Film & TV
“The Polygamist”: The Pendulum of Choice
Growing up, hearing elders say it’s impossible to be a man without vices: smoking, drinking, and womanizing, is as regular as the day breaking. From viewing centres, fields, films, songs, public spaces, gatherings, and schools, the truism of that statement follows you like an unrepentant mosquito follows the ear. The popularity of owning a vice, […]
By
Seyi Lasisi
52 minutes ago
Growing up, hearing elders say it’s impossible to be a man without vices: smoking, drinking, and womanizing, is as regular as the day breaking. From viewing centres, fields, films, songs, public spaces, gatherings, and schools, the truism of that statement follows you like an unrepentant mosquito follows the ear. The popularity of owning a vice, as a man, monopolized mencentric conversations that, growing up, you start believing or disbelieving it, however fragmentarily. These vice-filled men aren’t scarce: they’re your fathers, teachers, religious leaders, uncles, neighbors, and familiar strangers.
By watching them, you learn a thing or two about being or not being a man. This is the dilemma of Menzi (Wonder Ndlovu) in the Stained Glass Productions’ The Polygamist, currently showing on Netflix. Jonasi (S’Dumo Mtshali), his successful philandering father, is an embodiment of vice and toxic masculinity personified. As he watches his father morph from being a truthful to a conniving husband and father, the pendulum of accepting or rejecting his father’s toxic image keeps swinging in his consciousness.

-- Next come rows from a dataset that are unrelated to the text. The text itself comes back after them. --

### src/rtl/async_fifo.sv
// Single-clock FIFO: DEPTH x WIDTH storage, registered read data,
// full/empty status and a one-cycle error pulse on illegal accesses.
//
// Request semantics: wr_en_i / rd_en_i are requests sampled on the rising
// edge. A write is accepted only when full_o is low and a read only when
// empty_o is low, judged on the flags present before that edge. There is
// no other handshake. A rejected request changes nothing except error_o.
module async_fifo #(
  parameter int DEPTH     = 16,
  parameter int WIDTH     = 8,
  parameter int PTR_WIDTH = 4
) (
  input  logic             clk_i,
  input  logic             rst_n_i,
  input  logic             wr_en_i,
  input  logic [WIDTH-1:0] wdata_i,
  output logic             full_o,
  input  logic             rd_en_i,
  output logic [WIDTH-1:0] rdata_o,
  output logic             empty_o,
  output logic             error_o
);

  // Pointers carry one extra wrap bit so that full and empty can be told apart.
  logic [PTR_WIDTH:0]   r_wr_ptr;
  logic [PTR_WIDTH:0]   r_rd_ptr;
  logic [WIDTH-1:0]     r_mem [DEPTH];
  logic [WIDTH-1:0]     r_rdata;
  logic                 r_error;

  logic                 w_wr_req;
  logic                 w_rd_req;
  logic                 w_full;
  logic                 w_empty;
  logic                 w_wr_acc;
  logic                 w_rd_acc;

  // An X or undriven enable must not count as a request.
  assign w_wr_req = (wr_en_i === 1'b1);
  assign w_rd_req = (rd_en_i === 1'b1);

  // Status decoded from the registered pointers.
  assign w_empty = (r_wr_ptr == r_rd_ptr);
  assign w_full  = (r_wr_ptr[PTR_WIDTH] != r_rd_ptr[PTR_WIDTH]) &&
                   (r_wr_ptr[PTR_WIDTH-1:0] == r_rd_ptr[PTR_WIDTH-1:0]);

  assign w_wr_acc = w_wr_req && !w_full;
  assign w_rd_acc = w_rd_req && !w_empty;

  assign full_o  = w_full;
  assign empty_o = w_empty;
  assign rdata_o = r_rdata;
  assign error_o = r_error;

  // Storage array: written on accepted writes, never cleared by reset.
  always_ff @(posedge clk_i) begin
    if (w_wr_acc) begin
      r_mem[r_wr_ptr[PTR_WIDTH-1:0]] <= wdata_i;
    end
  end

  // Write pointer advances on each accepted write, wrapping modulo 2*DEPTH.
  always_ff @(posedge clk_i or negedge rst_n_i) begin
    if (!rst_n_i) begin
      r_wr_ptr <= '0;
    end else if (w_wr_acc) begin
      r_wr_ptr <= r_wr_ptr + 1'b1;
    end
  end

  // Read pointer and registered read data; data holds when no read is accepted.
  always_ff @(posedge clk_i or negedge rst_n_i) begin
    if (!rst_n_i) begin
      r_rd_ptr <= '0;
      r_rdata  <= '0;
    end else if (w_rd_acc) begin
      r_rd_ptr <= r_rd_ptr + 1'b1;
      r_rdata  <= r_mem[r_rd_ptr[PTR_WIDTH-1:0]];
    end
  end

  // One-cycle pulse for every edge that saw an illegal request.
  always_ff @(posedge clk_i or negedge rst_n_i) begin
    if (!rst_n_i) begin
      r_error <= 1'b0;
    end else begin
      r_error <= (w_wr_req && w_full) || (w_rd_req && w_empty);
    end
  end

endmodule

### config.mk
export PLATFORM = sky130hd
export DESIGN_NAME = async_fifo
export DESIGN_NICKNAME = d
export VERILOG_FILES = /design/src/rtl/async_fifo.sv
export SDC_FILE = /design/constraint.sdc
export NUM_CORES = 1
export LEC_CHECK = 0
export CORE_MARGIN = 1.5
export CORE_UTILIZATION = 40
export CTS_CLUSTER_DIAMETER = 50
export DETAILED_ROUTE_END_ITERATION = 10
export MAX_ROUTING_LAYER = met4
export PLACE_DENSITY = 0.58
export SYNTH_ARGS = -nofsm -noshare
export SYNTH_HDL_FRONTEND = slang
export SYNTH_SLANG_ARGS = --single-unit
### constraint.sdc
create_clock -name clk_i -period 3.27 [get_ports clk_i]
set_clock_uncertainty 0.2 [all_clocks]
set_input_delay 0.327 -clock clk_i [delete_from_list [all_inputs] [get_ports clk_i]]
set_output_delay 0.327 -clock clk_i [all_outputs]
set_load 0.01 [all_outputs]
==> flow_metrics.py <==
metrics = {
    "timing": {
        "worst_pin_slew_ps": 1020,
        "rsz0062_at_grt": "false",
        "slew_headroom_pct": 32.1,
        "fin_tns_setup_ps": 0,
        "post-route-min-period_ps": 2660,
        "finalMaxSlewViolations": 0,
        "setup_violations": 0,
        "max_freq_mhz": 376,
        "hold_viol": 0,
        "fin_crit_sh_pct": 81.4,
    },
    "placed_design": {
        "dp_hpwl_um": 8030,
        "finalWeightedCongestion": 0.753,
        "placed_area_um2": 6420,
        "portBuffers": 22,
    },
    "critical_path": {
        "cp_max_fo": 8,
        "path_class": "flip-flop to primary output",
        "critPathTopFamily": "buffers and inverters",
        "path_cells": "xnor2_1, nand4_1, buf_4, nor2_1, clkdlybuf4s50_1",
        "worst-endpoint-arrival_ps": 2130,
        "cp_num_buf_inv": 2,
        "cp-start-kind": "flip-flop",
        "endpoint_kind": "primary output",
        "critical-path-slowest-cell": "clkdlybuf4s50_1",
        "slowest_delay_ps": 550,
        "critPathRequiredTime_ps": 2740,
    },
    "logic_synthesis": {
        "synth_flop_cell": "edfxtp_1",
        "synth_top_cell_by_area": "edfxtp_1",
        "ys_warn_count": 0,
        "yosysSeqAreaShare_pct": 72.1,
        "netlist_instances": 306,
        "ys_seq_elements": 147,
        "syn_area_per_cell_um2": 19.6,
        "synthTopCellsByArea": "edfxtp_1 64%, dfrtp_1 7.9%, mux4_1 6.1%",
        "yosys.area.top_type_share_pct": 64.1,
        "synth-edff-count": 128,
        "yosysMostFrequentCell": "edfxtp_1",
        "synth_cell_type_count": 30,
        "synth_fp_nets": 323,
        "syn_area_um2": 5990,
        "synthTopCellsByCount": "128 x edfxtp_1, 19 x dfrtp_1, 18 x mux2_2, 16 x mux2i_1, 15 x and3_1",
        "async_reset_ff_share_pct": 12.9,
    },
    "clocking": {
        "root_buffer": "clkbuf_16",
        "postCtsSetupRepairBufs": 0,
        "clock_sinks": 147,
        "clk_latency_ps": 410,
        "cts_made_buffers": 17,
        "htreeDepth": 4,
        "cts_resized": 0,
        "clk_pin_slew_worst_paths_ps": 60,
        "cts_tree": "done",
        "cts_hold_buf": 0,
        "cts_buffer_depth": 2,
    },
    "final_layout": {
        "synthToLayoutAreaGrowth_pct": 17.4,
        "drive_gt1_share_pct": 19.7,
        "num-fill-cells": 1229,
        "regArea_um2": 4320,
        "fin_area_um2": 7030,
        "diodes": 0,
        "final_util_pct": 48.2,
        "multi_input_area_um2": 1570,
        "final_nets": 356,
    },
    "floorplanning": {
        "rows": 44,
        "fp.dieW_um": 125,
        "initial_core_util_pct": 41.1,
        "core_um2": 14600,
        "ios": 23,
        "die_h_um": 125,
        "die_area_um2": 15700,
    },
    "route": {
        "first_pass_iters": 4,
        "wl_um": 12600,
        "drt_iter0_markers": 236,
        "routedWlPerCell_um": 23.6,
        "drc": 0,
        "vias_per_cell": 5.46,
        "antenna_left": 0,
        "vias": 2919,
    },
    "pwr": {
        "leakagePower_uw": 0.00246,
        "vdd_drop_max_mv": 0.425,
        "powerDensity_nw_per_um2": 924,
    },
    "global_routing": {
        "grt_pass1_vias": 3038,
        "grt_max_degree": 30,
        "antenna_found_initial": 0,
        "track_usage_pct": 17.6,
        "grt_pass1_wl_um": 19100,
        "gr-total-overflow": 0,
    },
    "worst_hold_path": {
        "hold_class": "primary input to async pin",
    },
    "flow_run": {
        "drv_cap": 0,
    },
    "status": {
        "outcome": "completed",
    },
}
## routing by layer
| layer | global-route usage, % | vias up | routed length [um] |
|---|---|---|---|
| met5 | - | - | 0 |
| met4 | 6.82 | 0 | 213 |
| met3 | 3.68 | 13 | 295 |
| met2 | 26.7 | 41 | 6060 |
| met1 | 23.4 | 1550 | 6050 |
| li1 | - | 1315 | - |
## registers in the layout (all words and copies together) (netlist names)
register	count
error_o	1
r_mem	128
r_rd_ptr	5
r_wr_ptr	5
rdata_o	8
## cell usage in the layout, fill, tap and decap left out, drive strengths merged
cell type,instances
a21oi,1
a221oi,8
a22o,8
and2,1
and3,15
buf,9
bufinv,4
clkbuf,17
clkdlybuf4s50,22
clkinv,6
clkinvlp,3
dfrtp,19
edfxtp,128
ha,5
inv,4
mux2,18
mux2i,16
mux4,24
nand2,2
nand2b,8
nand4,1
nor2,4
nor2b,5
nor3,1
o2111ai,1
o211ai,5
o21a,1
o21ai,1
xnor2,13
xor2,1
## area by class of cell
cell class / count / share of cell area [%]
sequential: 147 / 61.4
multi-input combinational: 139 / 22.3
clock buffer: 17 / 6.05
timing repair buffer: 31 / 4.09
tap: 184 / 3.27
clock inverter: 14 / 2.67
inverter: 3 / 0.160
## through the flow
step | hold slack [ps] | power (uW) | worst slack (ps) | cells
3_5_place_dp | 302 | 4560 | 769 | 504
4_1_cts | 316 | 6560 | 574 | 535
6_report | 272 | 6500 | 610 | 535
2_1_floorplan | -169 | 3870 | 751 | 306
3_3_place_gp | 291 | 4530 | 765 | 504
5_1_grt | 313 | 6790 | 453 | 535
## cells by family after synthesis
| group | count (synthesis) | share of synthesized area [%] |
|---|---|---|
| and+or+nand+nor | 37 | 3.59 |
| xor gates and xnor gates | 14 | 2.05 |
| muxes | 58 | 16.0 |
| adders and majority gates | 5 | 1.04 |
| buffers and inverters | 20 | 1.69 |
| DFF | 147 | 72.1 |
| AOI/OAI and AO/OA | 25 | 3.59 |
## worst paths after layout
path	startpoint	to	slack, ps	cells after the start
setup / recovery	r_wr_ptr[1]$_DFFE_PN0P_	empty_o	610	5
hold / removal	rst_n_i	r_rd_ptr[3]$_DFFE_PN0P_	270	1
setup reg to reg	r_rd_ptr[1]$_DFFE_PN0P_	rdata_o[5]$_DFFE_PN0P_	810	5
hold reg to reg	rdata_o[6]$_DFFE_PN0P_	rdata_o[6]$_DFFE_PN0P_	320	1
max in group asynchronous	rst_n_i	r_rd_ptr[2]$_DFFE_PN0P_	1920	1
min in group clk_i	rdata_o[6]$_DFFE_PN0P_	rdata_o[6]$_DFFE_PN0P_	320	1
## power breakdown
group	leakage [uW]	internal, uW	switching, uW
registers	0.00138	2340	153
clock network	0.000293	1270	739
logic	0.000784	964	1040
total	0.00246	4570	1930
No activity file was read; power rests on OpenSTA's default activity.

Directed by a trio of filmmakers: Akin Omotoso, Rolie Nikiwe, and Nthabi Tau, the 22-episode South African supernovela drama series is an adaptation of Sue Nyathi’s acclaimed novel, The Polygamist. The show explores themes of power, ownership, and the chaotic fallout of infidelity within a high-society family. Jonasi Gomora is the referential image of success: a thriving company, a poverty-repelling bank account, and seemingly united family courtesy of his endless sexual rendezvous.

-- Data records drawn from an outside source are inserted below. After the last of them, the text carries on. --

--- src/rtl/stepper_seq.sv ---
// Unipolar/bipolar stepper sequencer: paced phase stepping through an 8-entry coil table.
// Latched per-move config; registered coil drives; done/aborted pulse one cycle after move end.
module stepper_seq #(
  parameter int PRD_W = 16,
  parameter int CNT_W = 16
) (
  input  logic             mclk,
  input  logic             reset,
  input  logic             cfg_en,
  input  logic             cfg_half,
  input  logic             cfg_dir,
  input  logic [PRD_W-1:0] cfg_period,
  input  logic             cfg_hold,
  input  logic             cmd_valid,
  input  logic [CNT_W-1:0] cmd_steps,
  output logic             cmd_ready,
  input  logic             cmd_abort,
  output logic             sm_a1,
  output logic             sm_a2,
  output logic             sm_b1,
  output logic             sm_b2,
  output logic             busy,
  output logic             done,
  output logic             aborted,
  output logic [CNT_W-1:0] steps_left,
  output logic [2:0]       phase
);

  typedef enum logic {IDLE, RUN} state_e;

  state_e           state_q, state_d;
  logic [2:0]       phase_q, phase_d;
  logic [CNT_W-1:0] steps_q, steps_d;
  logic [PRD_W-1:0] presc_q, presc_d;
  logic [PRD_W-1:0] period_q, period_d;
  logic             dir_q, dir_d;
  logic             half_q, half_d;
  logic [3:0]       coils_q, coils_d;
  logic             fin_q, fin_d;
  logic             abt_q, abt_d;
  logic             done_q, done_d;
  logic             aborted_q, aborted_d;
  logic             last_step;

  function automatic logic [3:0] coil_tbl(input logic [2:0] p);
    logic [3:0] c;
    case (p)
      3'd0:    c = 4'b1000;
      3'd1:    c = 4'b1010;
      3'd2:    c = 4'b0010;
      3'd3:    c = 4'b0110;
      3'd4:    c = 4'b0100;
      3'd5:    c = 4'b0101;
      3'd6:    c = 4'b0001;
      default: c = 4'b1001;
    endcase
    return c;
  endfunction

  // Full-step from an even phase moves by one so the rotor lands on a two-coil position.
  function automatic logic [2:0] next_phase(input logic [2:0] p, input logic half, input logic dir);
    logic [2:0] inc;
    inc = (half || !p[0]) ? 3'd1 : 3'd2;
    return dir ? p + inc : p - inc;
  endfunction

  assign last_step = (presc_q == '0) && (steps_q == CNT_W'(1));

  always_comb begin
    state_d   = state_q;
    phase_d   = phase_q;
    steps_d   = steps_q;
    presc_d   = presc_q;
    period_d  = period_q;
    dir_d     = dir_q;
    half_d    = half_q;
    fin_d     = 1'b0;
    abt_d     = 1'b0;
    done_d    = fin_q;
    aborted_d = abt_q;
    case (state_q)
      IDLE: begin
        if (cmd_valid && cfg_en) begin
          dir_d    = cfg_dir;
          half_d   = cfg_half;
          period_d = cfg_period;
          steps_d  = cmd_steps;
          presc_d  = cfg_period;
          if (cmd_steps == '0) fin_d = 1'b1;
          else                 state_d = RUN;
        end
      end
      RUN: begin
        // The final step wins over a coincident abort.
        if (last_step) begin
          phase_d = next_phase(phase_q, half_q, dir_q);
          steps_d = steps_q - CNT_W'(1);
          presc_d = period_q;
          state_d = IDLE;
          fin_d   = 1'b1;
        end else if (cmd_abort || !cfg_en) begin
          state_d = IDLE;
          fin_d   = 1'b1;
          abt_d   = 1'b1;
        end else if (presc_q == '0) begin
          phase_d = next_phase(phase_q, half_q, dir_q);
          steps_d = steps_q - CNT_W'(1);
          presc_d = period_q;
        end else begin
          presc_d = presc_q - PRD_W'(1);
        end
      end
      default: state_d = IDLE;
    endcase
    coils_d = (state_d == RUN || cfg_hold) ? coil_tbl(phase_d) : 4'b0000;
  end

  always_ff @(posedge mclk or posedge reset) begin
    if (reset) begin
      state_q   <= IDLE;
      phase_q   <= '0;
      steps_q   <= '0;
      presc_q   <= '0;
      period_q  <= '0;
      dir_q     <= 1'b0;
      half_q    <= 1'b0;
      coils_q   <= 4'b0000;
      fin_q     <= 1'b0;
      abt_q     <= 1'b0;
      done_q    <= 1'b0;
      aborted_q <= 1'b0;
    end else begin
      state_q   <= state_d;
      phase_q   <= phase_d;
      steps_q   <= steps_d;
      presc_q   <= presc_d;
      period_q  <= period_d;
      dir_q     <= dir_d;
      half_q    <= half_d;
      coils_q   <= coils_d;
      fin_q     <= fin_d;
      abt_q     <= abt_d;
      done_q    <= done_d;
      aborted_q <= aborted_d;
    end
  end

  assign cmd_ready  = (state_q == IDLE) && cfg_en;
  assign busy       = (state_q == RUN);
  assign done       = done_q;
  assign aborted    = aborted_q;
  assign steps_left = steps_q;
  assign phase      = phase_q;
  assign {sm_a1, sm_a2, sm_b1, sm_b2} = coils_q;

endmodule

Joyce (Gugu Gumede), his devoted and nurturing wife of over two decades, wears the draining image of a perfect traditional wife who waits and hopes her husband looks at her again with love and compassion. But what the drama reveals is that loyalty to an uncaring and scheming man is an invitation to social and moral death. This death is felt more closely by her children: Mpume (Noluthando Shabalala) and Menzi.
There are three men in Menzi’s life: his father, Jonasi, and two uncles: Magesh (Lwazie Keith Tsebesha) and Freedom (Vuyo Biyela). From these men, he gets introduced early to the insidious tentacles of exploitative masculinity. Like every other African boy, he’s groomed to live by performance, to earn his humanity by proving his worth. The dynamic system of patriarchal violence keeps coming to fore. Magesh, his father’s elder brother, besides being an enabler of Jonasi’s vices, believes strongly in keeping the family together, unmindful of how toxic it becomes.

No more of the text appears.